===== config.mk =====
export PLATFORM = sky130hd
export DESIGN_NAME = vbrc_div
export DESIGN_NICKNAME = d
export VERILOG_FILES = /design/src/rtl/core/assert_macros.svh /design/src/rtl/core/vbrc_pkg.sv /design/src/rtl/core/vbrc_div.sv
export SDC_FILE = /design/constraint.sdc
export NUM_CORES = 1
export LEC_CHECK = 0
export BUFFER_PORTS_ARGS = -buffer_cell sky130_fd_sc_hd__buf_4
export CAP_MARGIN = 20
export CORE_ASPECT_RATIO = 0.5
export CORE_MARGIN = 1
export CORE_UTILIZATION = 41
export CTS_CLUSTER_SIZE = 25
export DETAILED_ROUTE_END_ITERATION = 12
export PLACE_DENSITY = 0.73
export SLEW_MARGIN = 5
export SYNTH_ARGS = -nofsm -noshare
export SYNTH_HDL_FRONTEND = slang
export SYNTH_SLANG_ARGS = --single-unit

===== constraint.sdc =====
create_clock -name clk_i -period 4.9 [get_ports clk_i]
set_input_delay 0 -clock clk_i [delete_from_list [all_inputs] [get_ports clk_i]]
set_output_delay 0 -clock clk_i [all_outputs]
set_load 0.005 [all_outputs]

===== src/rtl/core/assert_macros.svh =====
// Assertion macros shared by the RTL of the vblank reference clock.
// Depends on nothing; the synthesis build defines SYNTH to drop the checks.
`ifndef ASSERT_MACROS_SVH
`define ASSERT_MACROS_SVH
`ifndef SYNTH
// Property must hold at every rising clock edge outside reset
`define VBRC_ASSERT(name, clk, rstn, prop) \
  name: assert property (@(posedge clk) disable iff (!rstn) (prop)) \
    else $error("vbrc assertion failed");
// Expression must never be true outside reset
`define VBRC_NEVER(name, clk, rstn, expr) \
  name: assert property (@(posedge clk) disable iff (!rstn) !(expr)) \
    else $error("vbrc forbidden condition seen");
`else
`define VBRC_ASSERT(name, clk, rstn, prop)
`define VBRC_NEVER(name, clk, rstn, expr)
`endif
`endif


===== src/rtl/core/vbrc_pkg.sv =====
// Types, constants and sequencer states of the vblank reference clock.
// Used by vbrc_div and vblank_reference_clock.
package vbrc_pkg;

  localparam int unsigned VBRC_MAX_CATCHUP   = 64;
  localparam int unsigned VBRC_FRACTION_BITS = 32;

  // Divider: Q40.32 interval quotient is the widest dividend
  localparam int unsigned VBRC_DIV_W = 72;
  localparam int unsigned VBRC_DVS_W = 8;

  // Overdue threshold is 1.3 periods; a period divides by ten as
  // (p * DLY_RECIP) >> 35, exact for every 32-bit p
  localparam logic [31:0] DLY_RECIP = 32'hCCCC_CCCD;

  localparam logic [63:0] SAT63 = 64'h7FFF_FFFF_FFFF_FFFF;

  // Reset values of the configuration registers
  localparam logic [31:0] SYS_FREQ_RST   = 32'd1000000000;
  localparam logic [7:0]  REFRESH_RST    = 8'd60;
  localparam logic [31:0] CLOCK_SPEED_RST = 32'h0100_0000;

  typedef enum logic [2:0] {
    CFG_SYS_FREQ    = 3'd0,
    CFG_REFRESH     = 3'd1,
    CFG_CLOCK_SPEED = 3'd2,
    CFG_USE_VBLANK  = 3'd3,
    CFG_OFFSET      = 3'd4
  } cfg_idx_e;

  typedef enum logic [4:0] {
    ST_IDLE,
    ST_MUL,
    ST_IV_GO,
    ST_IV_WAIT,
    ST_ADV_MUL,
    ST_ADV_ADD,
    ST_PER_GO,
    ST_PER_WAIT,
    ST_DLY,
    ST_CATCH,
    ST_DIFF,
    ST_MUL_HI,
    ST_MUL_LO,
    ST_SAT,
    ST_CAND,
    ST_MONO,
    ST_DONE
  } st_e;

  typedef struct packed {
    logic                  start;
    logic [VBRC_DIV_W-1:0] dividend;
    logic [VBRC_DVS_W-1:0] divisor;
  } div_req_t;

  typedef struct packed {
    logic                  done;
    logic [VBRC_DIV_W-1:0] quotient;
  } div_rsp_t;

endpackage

=-=-=

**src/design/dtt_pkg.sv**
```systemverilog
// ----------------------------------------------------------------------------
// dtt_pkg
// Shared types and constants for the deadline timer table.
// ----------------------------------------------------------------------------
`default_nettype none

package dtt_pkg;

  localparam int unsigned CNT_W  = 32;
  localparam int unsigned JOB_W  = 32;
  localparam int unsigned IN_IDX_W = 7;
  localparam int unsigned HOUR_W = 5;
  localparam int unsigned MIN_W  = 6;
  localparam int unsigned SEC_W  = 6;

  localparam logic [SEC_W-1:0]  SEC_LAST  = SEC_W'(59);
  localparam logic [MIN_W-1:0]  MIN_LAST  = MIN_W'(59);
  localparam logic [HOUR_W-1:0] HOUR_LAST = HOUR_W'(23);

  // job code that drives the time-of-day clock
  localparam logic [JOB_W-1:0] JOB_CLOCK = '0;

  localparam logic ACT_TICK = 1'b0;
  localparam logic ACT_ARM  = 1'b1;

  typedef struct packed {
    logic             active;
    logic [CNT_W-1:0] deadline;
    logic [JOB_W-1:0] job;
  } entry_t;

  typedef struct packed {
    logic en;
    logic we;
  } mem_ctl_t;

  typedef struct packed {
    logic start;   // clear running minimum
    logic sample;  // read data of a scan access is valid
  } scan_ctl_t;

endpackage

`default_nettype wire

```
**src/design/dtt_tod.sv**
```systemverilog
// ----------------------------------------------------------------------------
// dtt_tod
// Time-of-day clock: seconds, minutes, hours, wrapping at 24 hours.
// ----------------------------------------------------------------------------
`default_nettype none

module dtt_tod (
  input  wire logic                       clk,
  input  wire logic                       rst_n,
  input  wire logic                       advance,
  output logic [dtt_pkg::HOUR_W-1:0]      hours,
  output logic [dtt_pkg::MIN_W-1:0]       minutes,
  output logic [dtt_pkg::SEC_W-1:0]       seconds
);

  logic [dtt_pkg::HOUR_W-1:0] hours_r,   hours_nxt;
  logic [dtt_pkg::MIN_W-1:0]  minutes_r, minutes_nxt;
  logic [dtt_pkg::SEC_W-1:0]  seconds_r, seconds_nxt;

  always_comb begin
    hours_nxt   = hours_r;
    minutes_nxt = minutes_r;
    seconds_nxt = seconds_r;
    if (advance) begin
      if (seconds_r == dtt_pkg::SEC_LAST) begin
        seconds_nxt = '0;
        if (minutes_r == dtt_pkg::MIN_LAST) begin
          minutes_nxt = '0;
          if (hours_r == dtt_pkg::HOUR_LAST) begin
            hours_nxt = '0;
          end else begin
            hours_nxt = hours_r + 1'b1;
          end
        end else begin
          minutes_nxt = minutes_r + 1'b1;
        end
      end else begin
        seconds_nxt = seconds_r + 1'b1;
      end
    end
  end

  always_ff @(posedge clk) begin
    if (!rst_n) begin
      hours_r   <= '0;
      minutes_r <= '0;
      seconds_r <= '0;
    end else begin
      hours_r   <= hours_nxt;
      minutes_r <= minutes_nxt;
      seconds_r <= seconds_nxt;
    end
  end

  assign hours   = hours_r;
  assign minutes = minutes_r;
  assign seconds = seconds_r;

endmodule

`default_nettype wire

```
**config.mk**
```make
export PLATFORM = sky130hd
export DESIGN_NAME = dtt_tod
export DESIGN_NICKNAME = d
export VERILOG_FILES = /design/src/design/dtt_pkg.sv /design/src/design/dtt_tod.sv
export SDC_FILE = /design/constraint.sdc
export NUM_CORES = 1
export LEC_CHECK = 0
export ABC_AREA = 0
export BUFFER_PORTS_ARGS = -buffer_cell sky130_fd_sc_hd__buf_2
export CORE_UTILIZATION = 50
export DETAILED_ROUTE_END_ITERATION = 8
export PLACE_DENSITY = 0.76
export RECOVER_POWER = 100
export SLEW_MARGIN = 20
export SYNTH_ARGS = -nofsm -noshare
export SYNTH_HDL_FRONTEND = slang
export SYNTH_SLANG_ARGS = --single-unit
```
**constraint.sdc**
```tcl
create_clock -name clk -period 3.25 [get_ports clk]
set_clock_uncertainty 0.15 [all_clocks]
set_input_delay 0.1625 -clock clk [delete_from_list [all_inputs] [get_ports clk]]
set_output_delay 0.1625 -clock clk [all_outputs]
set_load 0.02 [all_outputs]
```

=-=-=

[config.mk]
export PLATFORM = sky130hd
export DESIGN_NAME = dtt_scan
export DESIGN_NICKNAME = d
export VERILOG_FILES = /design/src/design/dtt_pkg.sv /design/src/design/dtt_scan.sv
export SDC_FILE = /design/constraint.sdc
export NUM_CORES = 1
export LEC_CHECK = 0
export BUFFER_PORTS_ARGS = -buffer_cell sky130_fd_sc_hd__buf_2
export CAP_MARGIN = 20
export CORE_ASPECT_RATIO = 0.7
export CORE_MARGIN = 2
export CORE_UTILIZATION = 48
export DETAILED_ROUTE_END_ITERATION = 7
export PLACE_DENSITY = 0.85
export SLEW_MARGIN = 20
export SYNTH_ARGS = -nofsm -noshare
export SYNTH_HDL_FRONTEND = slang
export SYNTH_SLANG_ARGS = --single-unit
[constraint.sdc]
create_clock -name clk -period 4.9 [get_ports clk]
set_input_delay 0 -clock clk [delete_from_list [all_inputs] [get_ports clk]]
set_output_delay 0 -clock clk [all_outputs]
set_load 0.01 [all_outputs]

=-=-=

### TASK TO COMPLETE
Write down exactly the span of lines above from the one containing "[config.mk]" to the one containing "set_load 0.01 [all_outputs]", both ends included.

### EXERCISE OUTPUT
[config.mk]
export PLATFORM = sky130hd
export DESIGN_NAME = dtt_scan
export DESIGN_NICKNAME = d
export VERILOG_FILES = /design/src/design/dtt_pkg.sv /design/src/design/dtt_scan.sv
export SDC_FILE = /design/constraint.sdc
export NUM_CORES = 1
export LEC_CHECK = 0
export BUFFER_PORTS_ARGS = -buffer_cell sky130_fd_sc_hd__buf_2
export CAP_MARGIN = 20
export CORE_ASPECT_RATIO = 0.7
export CORE_MARGIN = 2
export CORE_UTILIZATION = 48
export DETAILED_ROUTE_END_ITERATION = 7
export PLACE_DENSITY = 0.85
export SLEW_MARGIN = 20
export SYNTH_ARGS = -nofsm -noshare
export SYNTH_HDL_FRONTEND = slang
export SYNTH_SLANG_ARGS = --single-unit
[constraint.sdc]
create_clock -name clk -period 4.9 [get_ports clk]
set_input_delay 0 -clock clk [delete_from_list [all_inputs] [get_ports clk]]
set_output_delay 0 -clock clk [all_outputs]
set_load 0.01 [all_outputs]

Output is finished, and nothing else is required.